WHAT YOU HAVE TO DO: Copy out all lines from the material that contain the string "head".

——

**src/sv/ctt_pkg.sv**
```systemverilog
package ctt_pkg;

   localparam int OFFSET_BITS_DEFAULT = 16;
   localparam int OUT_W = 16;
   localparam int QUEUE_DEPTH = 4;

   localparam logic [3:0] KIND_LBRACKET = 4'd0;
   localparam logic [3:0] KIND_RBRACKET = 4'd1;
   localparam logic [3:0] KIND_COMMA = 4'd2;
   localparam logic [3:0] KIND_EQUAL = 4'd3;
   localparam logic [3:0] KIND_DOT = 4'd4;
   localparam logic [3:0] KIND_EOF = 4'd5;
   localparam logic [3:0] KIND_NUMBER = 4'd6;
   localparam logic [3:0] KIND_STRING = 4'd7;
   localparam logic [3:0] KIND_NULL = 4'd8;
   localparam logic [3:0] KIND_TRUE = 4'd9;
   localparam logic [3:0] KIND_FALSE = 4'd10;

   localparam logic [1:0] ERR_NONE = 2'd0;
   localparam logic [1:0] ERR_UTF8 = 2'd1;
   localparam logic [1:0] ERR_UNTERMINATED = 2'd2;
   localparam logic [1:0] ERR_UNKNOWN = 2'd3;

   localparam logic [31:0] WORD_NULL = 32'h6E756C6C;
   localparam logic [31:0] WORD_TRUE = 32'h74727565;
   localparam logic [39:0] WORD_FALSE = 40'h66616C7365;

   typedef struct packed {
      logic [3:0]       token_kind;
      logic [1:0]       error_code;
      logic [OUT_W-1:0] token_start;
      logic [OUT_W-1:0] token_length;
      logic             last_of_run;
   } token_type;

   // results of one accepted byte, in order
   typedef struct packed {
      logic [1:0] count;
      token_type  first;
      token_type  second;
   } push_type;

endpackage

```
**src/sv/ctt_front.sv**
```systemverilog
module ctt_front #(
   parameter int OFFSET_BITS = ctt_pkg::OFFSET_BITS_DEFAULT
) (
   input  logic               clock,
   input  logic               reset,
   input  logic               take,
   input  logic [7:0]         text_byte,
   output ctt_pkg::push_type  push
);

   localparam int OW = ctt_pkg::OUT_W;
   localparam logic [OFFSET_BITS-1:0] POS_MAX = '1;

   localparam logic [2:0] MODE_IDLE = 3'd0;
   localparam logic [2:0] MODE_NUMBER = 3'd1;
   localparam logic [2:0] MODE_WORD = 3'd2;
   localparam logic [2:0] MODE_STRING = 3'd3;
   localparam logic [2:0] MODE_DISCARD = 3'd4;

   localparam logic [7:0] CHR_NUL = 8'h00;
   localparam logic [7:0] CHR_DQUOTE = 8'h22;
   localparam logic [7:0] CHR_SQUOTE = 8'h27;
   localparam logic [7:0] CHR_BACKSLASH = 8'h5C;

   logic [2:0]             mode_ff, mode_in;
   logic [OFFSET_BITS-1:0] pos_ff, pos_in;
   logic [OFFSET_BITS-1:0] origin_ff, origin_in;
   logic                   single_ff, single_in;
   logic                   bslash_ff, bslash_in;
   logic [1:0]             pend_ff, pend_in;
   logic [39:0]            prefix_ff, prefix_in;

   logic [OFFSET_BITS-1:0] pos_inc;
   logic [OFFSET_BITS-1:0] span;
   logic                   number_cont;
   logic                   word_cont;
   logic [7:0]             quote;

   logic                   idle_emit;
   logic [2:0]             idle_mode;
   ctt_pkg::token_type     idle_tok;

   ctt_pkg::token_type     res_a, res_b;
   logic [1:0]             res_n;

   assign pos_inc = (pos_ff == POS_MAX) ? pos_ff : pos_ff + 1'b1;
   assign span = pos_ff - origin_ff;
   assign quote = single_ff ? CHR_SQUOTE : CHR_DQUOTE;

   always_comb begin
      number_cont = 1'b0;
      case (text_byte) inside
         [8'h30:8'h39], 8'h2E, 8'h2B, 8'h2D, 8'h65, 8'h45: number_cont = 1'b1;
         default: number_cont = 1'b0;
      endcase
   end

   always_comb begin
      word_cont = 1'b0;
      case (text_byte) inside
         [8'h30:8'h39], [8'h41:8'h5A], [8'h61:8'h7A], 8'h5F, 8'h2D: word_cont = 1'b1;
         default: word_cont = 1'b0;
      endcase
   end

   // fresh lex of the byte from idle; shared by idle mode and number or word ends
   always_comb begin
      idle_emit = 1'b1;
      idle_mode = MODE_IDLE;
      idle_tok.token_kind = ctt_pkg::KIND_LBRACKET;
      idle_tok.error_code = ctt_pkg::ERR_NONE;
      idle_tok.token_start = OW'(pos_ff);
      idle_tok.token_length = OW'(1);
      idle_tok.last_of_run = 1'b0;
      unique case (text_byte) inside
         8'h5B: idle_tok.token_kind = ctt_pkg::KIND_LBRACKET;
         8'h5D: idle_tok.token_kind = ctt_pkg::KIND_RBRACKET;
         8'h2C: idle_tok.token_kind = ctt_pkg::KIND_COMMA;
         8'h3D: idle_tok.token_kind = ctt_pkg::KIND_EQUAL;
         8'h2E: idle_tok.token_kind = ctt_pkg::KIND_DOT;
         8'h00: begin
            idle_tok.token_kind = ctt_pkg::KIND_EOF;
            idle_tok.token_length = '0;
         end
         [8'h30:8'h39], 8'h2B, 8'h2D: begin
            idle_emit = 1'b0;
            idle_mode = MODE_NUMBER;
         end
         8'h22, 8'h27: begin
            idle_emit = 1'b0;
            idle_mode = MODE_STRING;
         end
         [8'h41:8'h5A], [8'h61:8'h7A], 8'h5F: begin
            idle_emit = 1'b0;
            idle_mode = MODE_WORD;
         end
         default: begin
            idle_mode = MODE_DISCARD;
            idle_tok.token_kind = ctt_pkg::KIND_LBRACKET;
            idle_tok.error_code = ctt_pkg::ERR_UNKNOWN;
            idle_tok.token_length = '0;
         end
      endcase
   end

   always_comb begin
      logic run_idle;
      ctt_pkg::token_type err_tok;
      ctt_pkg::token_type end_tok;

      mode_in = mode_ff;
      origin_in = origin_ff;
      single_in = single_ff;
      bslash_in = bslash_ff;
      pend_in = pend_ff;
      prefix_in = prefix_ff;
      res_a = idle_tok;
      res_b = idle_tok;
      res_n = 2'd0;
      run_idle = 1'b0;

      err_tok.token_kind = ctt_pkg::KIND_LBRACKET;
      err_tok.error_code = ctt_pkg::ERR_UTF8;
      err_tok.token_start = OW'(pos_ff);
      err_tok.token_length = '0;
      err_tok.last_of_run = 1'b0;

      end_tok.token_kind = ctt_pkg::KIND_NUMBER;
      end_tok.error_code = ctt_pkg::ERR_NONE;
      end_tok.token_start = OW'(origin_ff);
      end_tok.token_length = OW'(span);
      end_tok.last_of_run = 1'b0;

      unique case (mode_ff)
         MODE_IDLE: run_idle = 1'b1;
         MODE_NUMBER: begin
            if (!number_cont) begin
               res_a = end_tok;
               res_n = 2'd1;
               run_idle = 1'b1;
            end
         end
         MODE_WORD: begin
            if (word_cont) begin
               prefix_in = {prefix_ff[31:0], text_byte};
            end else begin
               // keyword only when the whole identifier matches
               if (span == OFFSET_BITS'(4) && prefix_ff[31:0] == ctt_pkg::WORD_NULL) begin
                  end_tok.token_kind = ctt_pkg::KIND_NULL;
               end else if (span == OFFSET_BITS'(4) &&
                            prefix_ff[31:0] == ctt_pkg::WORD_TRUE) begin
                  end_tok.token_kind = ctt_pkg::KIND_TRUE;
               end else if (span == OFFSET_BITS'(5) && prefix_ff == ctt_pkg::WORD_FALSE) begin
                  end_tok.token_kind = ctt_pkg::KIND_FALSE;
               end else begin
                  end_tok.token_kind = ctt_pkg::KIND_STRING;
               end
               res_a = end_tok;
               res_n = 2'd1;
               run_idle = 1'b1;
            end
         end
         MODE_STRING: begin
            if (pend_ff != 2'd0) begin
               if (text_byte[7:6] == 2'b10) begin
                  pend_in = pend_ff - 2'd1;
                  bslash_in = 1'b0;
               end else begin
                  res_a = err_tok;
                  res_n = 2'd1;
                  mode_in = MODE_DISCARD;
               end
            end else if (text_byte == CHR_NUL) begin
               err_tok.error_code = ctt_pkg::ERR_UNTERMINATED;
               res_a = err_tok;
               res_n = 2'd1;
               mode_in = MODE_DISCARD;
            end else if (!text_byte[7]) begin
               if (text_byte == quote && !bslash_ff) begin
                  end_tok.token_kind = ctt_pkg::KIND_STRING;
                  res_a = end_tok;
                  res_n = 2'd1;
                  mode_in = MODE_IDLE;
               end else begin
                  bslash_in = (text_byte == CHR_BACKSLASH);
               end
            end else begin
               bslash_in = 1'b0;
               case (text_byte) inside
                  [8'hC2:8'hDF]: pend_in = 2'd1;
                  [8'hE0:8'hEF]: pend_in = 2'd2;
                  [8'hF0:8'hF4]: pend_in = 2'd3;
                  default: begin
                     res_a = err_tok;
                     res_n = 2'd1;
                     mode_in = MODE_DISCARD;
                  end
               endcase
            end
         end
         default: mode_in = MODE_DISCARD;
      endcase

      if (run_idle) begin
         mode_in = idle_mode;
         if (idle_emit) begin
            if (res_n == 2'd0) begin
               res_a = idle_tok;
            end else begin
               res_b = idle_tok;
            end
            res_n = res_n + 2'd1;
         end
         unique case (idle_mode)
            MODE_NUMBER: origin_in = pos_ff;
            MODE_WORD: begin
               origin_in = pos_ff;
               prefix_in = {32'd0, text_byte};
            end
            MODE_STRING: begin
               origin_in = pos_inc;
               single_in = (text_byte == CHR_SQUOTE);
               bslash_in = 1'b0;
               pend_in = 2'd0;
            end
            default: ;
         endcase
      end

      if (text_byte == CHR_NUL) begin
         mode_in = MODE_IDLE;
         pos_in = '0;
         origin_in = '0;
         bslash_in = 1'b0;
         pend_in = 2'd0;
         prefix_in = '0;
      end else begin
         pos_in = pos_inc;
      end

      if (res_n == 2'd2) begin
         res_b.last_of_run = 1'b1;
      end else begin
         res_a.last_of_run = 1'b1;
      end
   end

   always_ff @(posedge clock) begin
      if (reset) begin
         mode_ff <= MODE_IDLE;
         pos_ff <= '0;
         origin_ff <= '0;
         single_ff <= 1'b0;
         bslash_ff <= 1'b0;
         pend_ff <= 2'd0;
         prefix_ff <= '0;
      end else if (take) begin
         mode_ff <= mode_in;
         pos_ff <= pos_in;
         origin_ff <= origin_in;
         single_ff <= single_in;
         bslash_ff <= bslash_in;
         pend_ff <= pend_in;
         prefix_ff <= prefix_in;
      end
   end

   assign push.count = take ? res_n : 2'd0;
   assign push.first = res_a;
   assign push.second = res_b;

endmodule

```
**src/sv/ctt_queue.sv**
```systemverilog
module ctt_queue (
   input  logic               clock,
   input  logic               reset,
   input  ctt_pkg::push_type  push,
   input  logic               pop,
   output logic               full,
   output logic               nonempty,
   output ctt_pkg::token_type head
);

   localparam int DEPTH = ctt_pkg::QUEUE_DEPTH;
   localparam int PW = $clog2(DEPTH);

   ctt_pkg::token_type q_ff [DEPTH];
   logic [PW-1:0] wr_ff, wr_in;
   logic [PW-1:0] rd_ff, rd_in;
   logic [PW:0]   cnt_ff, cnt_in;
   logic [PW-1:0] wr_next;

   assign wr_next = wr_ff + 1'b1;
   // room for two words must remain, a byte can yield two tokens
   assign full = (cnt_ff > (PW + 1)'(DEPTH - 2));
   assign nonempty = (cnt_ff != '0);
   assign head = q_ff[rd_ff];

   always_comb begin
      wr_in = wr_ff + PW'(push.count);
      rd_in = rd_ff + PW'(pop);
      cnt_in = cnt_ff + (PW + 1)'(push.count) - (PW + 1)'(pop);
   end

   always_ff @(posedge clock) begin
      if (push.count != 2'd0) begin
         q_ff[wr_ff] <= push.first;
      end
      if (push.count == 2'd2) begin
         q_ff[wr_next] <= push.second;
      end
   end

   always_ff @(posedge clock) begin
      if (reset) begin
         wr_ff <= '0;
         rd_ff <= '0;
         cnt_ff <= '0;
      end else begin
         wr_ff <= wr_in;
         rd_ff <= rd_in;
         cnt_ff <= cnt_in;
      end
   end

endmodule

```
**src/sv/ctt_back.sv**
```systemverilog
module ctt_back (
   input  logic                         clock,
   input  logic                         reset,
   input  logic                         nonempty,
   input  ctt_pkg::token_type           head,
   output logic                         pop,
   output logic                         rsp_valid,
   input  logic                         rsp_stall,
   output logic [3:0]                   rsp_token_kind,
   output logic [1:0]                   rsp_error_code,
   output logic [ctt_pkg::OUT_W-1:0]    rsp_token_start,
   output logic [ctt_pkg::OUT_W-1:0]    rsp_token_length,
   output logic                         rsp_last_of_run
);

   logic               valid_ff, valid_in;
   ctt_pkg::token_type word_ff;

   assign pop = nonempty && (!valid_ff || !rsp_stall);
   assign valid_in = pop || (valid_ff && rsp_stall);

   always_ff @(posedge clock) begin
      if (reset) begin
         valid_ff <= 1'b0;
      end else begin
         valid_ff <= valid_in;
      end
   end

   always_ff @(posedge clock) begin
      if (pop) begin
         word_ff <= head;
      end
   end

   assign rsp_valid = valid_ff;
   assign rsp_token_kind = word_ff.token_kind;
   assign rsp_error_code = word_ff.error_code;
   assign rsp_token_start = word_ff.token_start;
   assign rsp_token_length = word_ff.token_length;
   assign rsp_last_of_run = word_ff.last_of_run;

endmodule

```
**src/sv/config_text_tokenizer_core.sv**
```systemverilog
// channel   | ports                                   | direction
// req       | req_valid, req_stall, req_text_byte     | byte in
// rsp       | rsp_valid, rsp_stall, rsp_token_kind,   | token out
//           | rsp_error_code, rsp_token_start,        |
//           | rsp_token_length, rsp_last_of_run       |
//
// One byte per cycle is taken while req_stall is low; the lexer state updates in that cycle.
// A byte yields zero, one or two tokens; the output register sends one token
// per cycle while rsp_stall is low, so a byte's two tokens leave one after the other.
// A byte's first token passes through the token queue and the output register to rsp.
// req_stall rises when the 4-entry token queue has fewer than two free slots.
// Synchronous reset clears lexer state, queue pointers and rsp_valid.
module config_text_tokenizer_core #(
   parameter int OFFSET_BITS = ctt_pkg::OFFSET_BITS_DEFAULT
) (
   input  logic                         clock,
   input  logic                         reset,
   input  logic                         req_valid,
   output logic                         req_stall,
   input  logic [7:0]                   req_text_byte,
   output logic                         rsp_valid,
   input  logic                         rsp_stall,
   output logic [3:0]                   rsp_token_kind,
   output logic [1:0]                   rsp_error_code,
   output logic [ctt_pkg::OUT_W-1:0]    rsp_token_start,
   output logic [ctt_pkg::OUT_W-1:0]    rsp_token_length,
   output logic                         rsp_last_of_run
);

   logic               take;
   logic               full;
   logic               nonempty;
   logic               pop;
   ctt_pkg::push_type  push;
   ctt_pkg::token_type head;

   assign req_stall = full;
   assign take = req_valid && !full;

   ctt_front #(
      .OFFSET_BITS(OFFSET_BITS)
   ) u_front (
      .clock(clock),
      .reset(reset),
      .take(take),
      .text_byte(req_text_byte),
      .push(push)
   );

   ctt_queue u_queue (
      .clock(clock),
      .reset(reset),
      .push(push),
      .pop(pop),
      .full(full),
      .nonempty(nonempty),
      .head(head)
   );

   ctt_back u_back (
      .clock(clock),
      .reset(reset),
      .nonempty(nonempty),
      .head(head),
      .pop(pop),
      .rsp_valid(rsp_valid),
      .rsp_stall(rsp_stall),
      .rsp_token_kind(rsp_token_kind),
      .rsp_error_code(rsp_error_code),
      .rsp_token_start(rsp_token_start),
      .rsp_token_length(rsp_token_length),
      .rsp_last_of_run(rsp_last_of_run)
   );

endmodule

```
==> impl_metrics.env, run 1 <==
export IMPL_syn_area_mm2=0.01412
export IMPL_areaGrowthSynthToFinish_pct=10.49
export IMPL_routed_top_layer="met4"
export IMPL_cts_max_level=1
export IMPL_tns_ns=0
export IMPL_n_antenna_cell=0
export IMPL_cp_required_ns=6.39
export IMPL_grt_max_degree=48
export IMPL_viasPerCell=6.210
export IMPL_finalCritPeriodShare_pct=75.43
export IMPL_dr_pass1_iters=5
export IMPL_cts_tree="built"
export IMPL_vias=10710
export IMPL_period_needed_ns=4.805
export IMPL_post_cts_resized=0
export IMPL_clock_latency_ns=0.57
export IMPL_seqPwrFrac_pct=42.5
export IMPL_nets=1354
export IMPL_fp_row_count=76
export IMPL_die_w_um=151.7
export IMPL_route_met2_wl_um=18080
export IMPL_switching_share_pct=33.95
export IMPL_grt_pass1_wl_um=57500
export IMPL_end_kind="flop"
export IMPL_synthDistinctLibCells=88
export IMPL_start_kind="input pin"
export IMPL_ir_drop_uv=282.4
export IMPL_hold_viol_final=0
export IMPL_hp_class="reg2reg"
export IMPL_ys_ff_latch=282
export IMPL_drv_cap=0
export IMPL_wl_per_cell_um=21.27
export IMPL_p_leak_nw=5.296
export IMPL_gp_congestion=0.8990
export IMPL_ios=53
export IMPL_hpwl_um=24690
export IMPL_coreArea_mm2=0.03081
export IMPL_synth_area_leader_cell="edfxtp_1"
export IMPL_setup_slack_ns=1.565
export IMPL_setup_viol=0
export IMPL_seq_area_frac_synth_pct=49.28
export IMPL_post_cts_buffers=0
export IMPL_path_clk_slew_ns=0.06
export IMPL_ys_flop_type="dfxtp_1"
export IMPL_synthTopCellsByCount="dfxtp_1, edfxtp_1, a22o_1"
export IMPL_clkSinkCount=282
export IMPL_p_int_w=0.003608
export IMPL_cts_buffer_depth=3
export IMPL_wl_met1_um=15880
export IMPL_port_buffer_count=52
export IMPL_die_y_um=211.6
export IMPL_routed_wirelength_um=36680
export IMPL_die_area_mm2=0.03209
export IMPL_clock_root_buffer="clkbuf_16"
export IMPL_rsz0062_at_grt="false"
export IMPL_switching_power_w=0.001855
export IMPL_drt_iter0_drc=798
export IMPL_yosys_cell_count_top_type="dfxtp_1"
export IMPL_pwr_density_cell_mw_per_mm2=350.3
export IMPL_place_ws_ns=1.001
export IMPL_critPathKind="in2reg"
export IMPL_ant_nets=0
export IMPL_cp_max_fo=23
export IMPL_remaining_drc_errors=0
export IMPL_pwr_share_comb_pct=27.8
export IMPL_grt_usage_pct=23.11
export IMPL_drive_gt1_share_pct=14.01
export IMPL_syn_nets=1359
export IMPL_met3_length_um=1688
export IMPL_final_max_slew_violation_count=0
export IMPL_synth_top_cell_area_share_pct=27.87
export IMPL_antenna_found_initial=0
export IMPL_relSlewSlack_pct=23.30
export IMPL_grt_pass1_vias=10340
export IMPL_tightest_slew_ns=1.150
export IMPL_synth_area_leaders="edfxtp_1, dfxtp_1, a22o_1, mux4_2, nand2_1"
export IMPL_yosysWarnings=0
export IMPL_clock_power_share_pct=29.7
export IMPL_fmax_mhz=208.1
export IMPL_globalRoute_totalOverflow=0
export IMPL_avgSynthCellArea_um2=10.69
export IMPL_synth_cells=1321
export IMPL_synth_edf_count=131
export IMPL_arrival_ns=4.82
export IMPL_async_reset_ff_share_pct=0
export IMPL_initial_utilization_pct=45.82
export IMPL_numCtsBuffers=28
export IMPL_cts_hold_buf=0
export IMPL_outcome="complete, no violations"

——

TASK RESPONSE:
   output ctt_pkg::token_type head
   assign head = q_ff[rd_ff];
   input  ctt_pkg::token_type           head,
         word_ff <= head;
   ctt_pkg::token_type head;
      .head(head)
      .head(head),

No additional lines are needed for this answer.